* [PROBLEM TO SOLVE]:
Take the lines below between the one holding "detailed placement |" and the one holding "met5 | 0 | - |", inclusive, and copy them exactly. Add nothing.

(Records excerpted from a collection)
──────────

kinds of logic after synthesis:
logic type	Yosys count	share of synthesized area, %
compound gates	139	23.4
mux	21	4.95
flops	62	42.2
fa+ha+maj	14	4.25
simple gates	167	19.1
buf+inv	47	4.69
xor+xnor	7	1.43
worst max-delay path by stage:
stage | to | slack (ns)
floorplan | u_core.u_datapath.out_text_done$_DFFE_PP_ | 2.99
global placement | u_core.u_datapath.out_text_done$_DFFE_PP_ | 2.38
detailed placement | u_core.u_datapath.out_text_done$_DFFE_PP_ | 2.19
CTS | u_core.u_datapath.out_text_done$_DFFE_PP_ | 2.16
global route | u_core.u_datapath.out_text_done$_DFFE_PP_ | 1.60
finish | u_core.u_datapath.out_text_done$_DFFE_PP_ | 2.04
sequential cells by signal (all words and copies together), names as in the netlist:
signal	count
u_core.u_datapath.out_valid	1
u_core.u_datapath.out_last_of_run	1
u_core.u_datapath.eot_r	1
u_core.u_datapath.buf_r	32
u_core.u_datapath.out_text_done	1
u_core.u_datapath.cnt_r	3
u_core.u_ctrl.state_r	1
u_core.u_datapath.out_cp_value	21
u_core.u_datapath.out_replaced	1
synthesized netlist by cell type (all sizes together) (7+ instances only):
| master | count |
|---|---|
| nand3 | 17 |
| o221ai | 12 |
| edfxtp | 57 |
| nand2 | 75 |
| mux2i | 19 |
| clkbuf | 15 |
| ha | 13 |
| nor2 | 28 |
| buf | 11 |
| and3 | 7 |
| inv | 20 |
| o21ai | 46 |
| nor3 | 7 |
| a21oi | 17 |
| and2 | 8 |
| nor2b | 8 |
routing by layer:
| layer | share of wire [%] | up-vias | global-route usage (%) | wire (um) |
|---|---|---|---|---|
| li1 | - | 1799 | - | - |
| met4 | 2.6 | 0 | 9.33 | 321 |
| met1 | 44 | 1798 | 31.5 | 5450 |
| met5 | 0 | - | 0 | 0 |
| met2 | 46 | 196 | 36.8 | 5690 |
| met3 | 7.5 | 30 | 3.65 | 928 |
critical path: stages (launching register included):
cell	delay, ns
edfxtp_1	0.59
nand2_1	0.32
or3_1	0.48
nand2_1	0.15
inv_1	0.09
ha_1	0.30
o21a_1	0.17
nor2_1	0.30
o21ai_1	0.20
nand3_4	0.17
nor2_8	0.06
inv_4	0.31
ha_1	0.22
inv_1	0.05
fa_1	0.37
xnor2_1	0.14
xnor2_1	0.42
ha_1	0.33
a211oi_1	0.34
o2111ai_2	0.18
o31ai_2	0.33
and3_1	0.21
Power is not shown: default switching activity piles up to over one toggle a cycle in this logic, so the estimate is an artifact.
### config.mk
export PLATFORM = sky130hd
export DESIGN_NAME = fomm_sine
export DESIGN_NICKNAME = d
export VERILOG_FILES = /design/src/sv/field_oriented_mecanum_mixer_assert.svh /design/src/sv/fomm_pkg.sv /design/src/sv/fomm_sine.sv
export SDC_FILE = /design/constraint.sdc
export NUM_CORES = 2
export LEC_CHECK = 0
export BUFFER_PORTS_ARGS = -buffer_cell sky130_fd_sc_hd__buf_2
export CORE_ASPECT_RATIO = 0.9
export CORE_MARGIN = 5
export CORE_UTILIZATION = 44
export CTS_BUF_LIST = sky130_fd_sc_hd__clkbuf_2
export DETAILED_ROUTE_END_ITERATION = 6
export SYNTH_ARGS = -nofsm -noshare
export SYNTH_HDL_FRONTEND = slang
export SYNTH_SLANG_ARGS = --single-unit
### constraint.sdc
create_clock -name aclk -period 25.1 [get_ports aclk]
set_clock_uncertainty 0.2 [all_clocks]
set_input_delay 1.255 -clock aclk [delete_from_list [all_inputs] [get_ports aclk]]
set_output_delay 1.255 -clock aclk [all_outputs]
set_load 0.02 [all_outputs]
$ cat src/sv/field_oriented_mecanum_mixer_assert.svh
// Assertion helpers shared by the mixer RTL.
`ifndef FIELD_ORIENTED_MECANUM_MIXER_ASSERT_SVH
`define FIELD_ORIENTED_MECANUM_MIXER_ASSERT_SVH

// Property checked at every rising edge outside of reset.
`define FOMM_ASSERT(label, clk, rstn, prop, msg) \
    label: assert property (@(posedge clk) disable iff (!(rstn)) prop) \
        else $error(msg);

// Property checked at every rising edge, reset included.
`define FOMM_ASSERT_ALWAYS(label, clk, prop, msg) \
    label: assert property (@(posedge clk) prop) else $error(msg);

`endif

$ cat src/sv/fomm_pkg.sv
package fomm_pkg;

    // Turret encoder and phase format.
    localparam int ENCODER_COUNTS = 8192;
    localparam int TURRET_BITS    = $clog2(ENCODER_COUNTS);
    localparam int PHASE_BITS     = 16;
    localparam int PHASE_SHIFT    = PHASE_BITS - TURRET_BITS;
    localparam int QUARTER_TURN   = 16384;

    // Sine polynomial: angle in Q14, terms and result in Q15, each product rounded.
    localparam int TRIG_BITS = 16;
    localparam int Q14_BITS  = 14;
    localparam int X_BITS    = 15;
    localparam int Q14_ONE   = 16384;
    localparam int Q14_HALF  = 8192;
    localparam int SIN_C1    = 2320;
    localparam int SIN_C2    = 21024;
    localparam int SIN_C3    = 51472;
    localparam int Q15_MAX   = 32767;

    // Rotation result is scaled back from Q15.
    localparam int ROT_SHIFT  = 15;
    localparam int ROUND_HALF = 16384;

    // Mixed speeds carry eight fraction bits.
    localparam int MIX_SHIFT = 8;
    localparam int RPM_HALF  = 32768;
    localparam int Q16_BITS  = 16;

    // Configuration port.
    localparam int CFG_INDEX_BITS = 2;
    localparam int CFG_DATA_BITS  = 16;
    localparam logic [CFG_DATA_BITS-1:0] LEVER_RESET = 16'd256;
    localparam logic [CFG_DATA_BITS-1:0] RPM_RESET   = 16'd256;

    typedef enum logic [CFG_INDEX_BITS-1:0] {
        REG_YAW_ZERO_COUNT,
        REG_WHEEL_LEVER,
        REG_SPEED_TO_RPM
    } cfg_reg_t;

    localparam int OPCODE_BITS = 2;

    typedef enum logic [OPCODE_BITS-1:0] {
        OP_ZERO_FORCE,
        OP_BODY_FRAME,
        OP_TURRET_FRAME
    } opcode_t;

    // Pipeline stage map.
    localparam int SINE_STAGES  = 5;
    localparam int ST_PROD      = 5;
    localparam int ST_ROT       = 6;
    localparam int ST_MIX       = 7;
    localparam int ST_WHEEL     = 8;
    localparam int WHEEL_STAGES = 3;
    localparam int NUM_STAGES   = ST_WHEEL + WHEEL_STAGES;

endpackage

$ cat src/sv/fomm_wheel.sv
module fomm_wheel #(
    parameter int SPEED_WIDTH = 16
) (
    input  logic                                 aclk,
    input  logic [fomm_pkg::WHEEL_STAGES-1:0]    stage_en,
    input  logic signed [SPEED_WIDTH+17:0]       mix,
    input  logic [fomm_pkg::CFG_DATA_BITS-1:0]   rpm_scale,
    output logic signed [SPEED_WIDTH-1:0]        wheel
);
    import fomm_pkg::*;

    localparam int MIX_W = SPEED_WIDTH + 18;

    // Magnitude times the Q8.8 factor, split at bit 16 into a high and a low product.
    logic [MIX_W-1:0]       mag_next;
    logic [32:0]            lo_round;
    logic [MIX_W:0]         total;
    logic [MIX_W:0]         limit;
    logic [MIX_W:0]         mag_sat;
    logic [SPEED_WIDTH-1:0] mag_out;
    logic signed [SPEED_WIDTH-1:0] wheel_next;

    logic [MIX_W-1:0]       mag_reg;
    logic                   neg_reg [0:1];
    logic [MIX_W-1:0]       hi_reg;
    logic [31:0]            lo_reg;
    logic signed [SPEED_WIDTH-1:0] wheel_reg;

    assign mag_next = mix[MIX_W-1] ? MIX_W'(-mix) : MIX_W'(mix);

    assign lo_round = {1'b0, lo_reg} + 33'(RPM_HALF);
    assign total    = (MIX_W+1)'(hi_reg) + (MIX_W+1)'(lo_round[32:Q16_BITS]);

    // Negative results may reach one count further than positive ones.
    assign limit    = neg_reg[1] ? ((MIX_W+1)'(1) << (SPEED_WIDTH - 1))
                                 : ((MIX_W+1)'(1) << (SPEED_WIDTH - 1)) - (MIX_W+1)'(1);
    assign mag_sat  = (total > limit) ? limit : total;
    assign mag_out  = mag_sat[SPEED_WIDTH-1:0];
    assign wheel_next = neg_reg[1] ? -$signed(mag_out) : $signed(mag_out);

    always_ff @(posedge aclk) begin
        if (stage_en[0]) begin
            mag_reg    <= mag_next;
            neg_reg[0] <= mix[MIX_W-1];
        end
        if (stage_en[1]) begin
            hi_reg     <= MIX_W'(mag_reg[MIX_W-1:Q16_BITS]) * MIX_W'(rpm_scale);
            lo_reg     <= 32'(mag_reg[Q16_BITS-1:0]) * 32'(rpm_scale);
            neg_reg[1] <= neg_reg[0];
        end
        if (stage_en[2]) begin
            wheel_reg <= wheel_next;
        end
    end

    assign wheel = wheel_reg;

endmodule

$ cat config.mk
export PLATFORM = sky130hd
export DESIGN_NAME = fomm_wheel
export DESIGN_NICKNAME = d
export VERILOG_FILES = /design/src/sv/field_oriented_mecanum_mixer_assert.svh /design/src/sv/fomm_pkg.sv /design/src/sv/fomm_wheel.sv
export SDC_FILE = /design/constraint.sdc
export NUM_CORES = 1
export LEC_CHECK = 0
export ABC_CLOCK_PERIOD_IN_PS = 10800
export BUFFER_PORTS_ARGS = -buffer_cell sky130_fd_sc_hd__buf_2
export CAP_MARGIN = 20
export CORE_MARGIN = 2
export CORE_UTILIZATION = 31
export CTS_CLUSTER_SIZE = 25
export DETAILED_ROUTE_END_ITERATION = 12
export PLACE_DENSITY_LB_ADDON = 0.3
export SLEW_MARGIN = 10
export SYNTH_ARGS = -nofsm -noshare
export SYNTH_HDL_FRONTEND = slang
export SYNTH_SLANG_ARGS = --single-unit
$ cat constraint.sdc
create_clock -name aclk -period 10.8 [get_ports aclk]
set_input_delay 2.16 -clock aclk [delete_from_list [all_inputs] [get_ports aclk]]
set_output_delay 2.16 -clock aclk [all_outputs]
set_load 0.05 [all_outputs]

──────────

* [SOLVED PROBLEM]:
detailed placement | u_core.u_datapath.out_text_done$_DFFE_PP_ | 2.19
CTS | u_core.u_datapath.out_text_done$_DFFE_PP_ | 2.16
global route | u_core.u_datapath.out_text_done$_DFFE_PP_ | 1.60
finish | u_core.u_datapath.out_text_done$_DFFE_PP_ | 2.04
sequential cells by signal (all words and copies together), names as in the netlist:
signal	count
u_core.u_datapath.out_valid	1
u_core.u_datapath.out_last_of_run	1
u_core.u_datapath.eot_r	1
u_core.u_datapath.buf_r	32
u_core.u_datapath.out_text_done	1
u_core.u_datapath.cnt_r	3
u_core.u_ctrl.state_r	1
u_core.u_datapath.out_cp_value	21
u_core.u_datapath.out_replaced	1
synthesized netlist by cell type (all sizes together) (7+ instances only):
| master | count |
|---|---|
| nand3 | 17 |
| o221ai | 12 |
| edfxtp | 57 |
| nand2 | 75 |
| mux2i | 19 |
| clkbuf | 15 |
| ha | 13 |
| nor2 | 28 |
| buf | 11 |
| and3 | 7 |
| inv | 20 |
| o21ai | 46 |
| nor3 | 7 |
| a21oi | 17 |
| and2 | 8 |
| nor2b | 8 |
routing by layer:
| layer | share of wire [%] | up-vias | global-route usage (%) | wire (um) |
|---|---|---|---|---|
| li1 | - | 1799 | - | - |
| met4 | 2.6 | 0 | 9.33 | 321 |
| met1 | 44 | 1798 | 31.5 | 5450 |
| met5 | 0 | - | 0 | 0 |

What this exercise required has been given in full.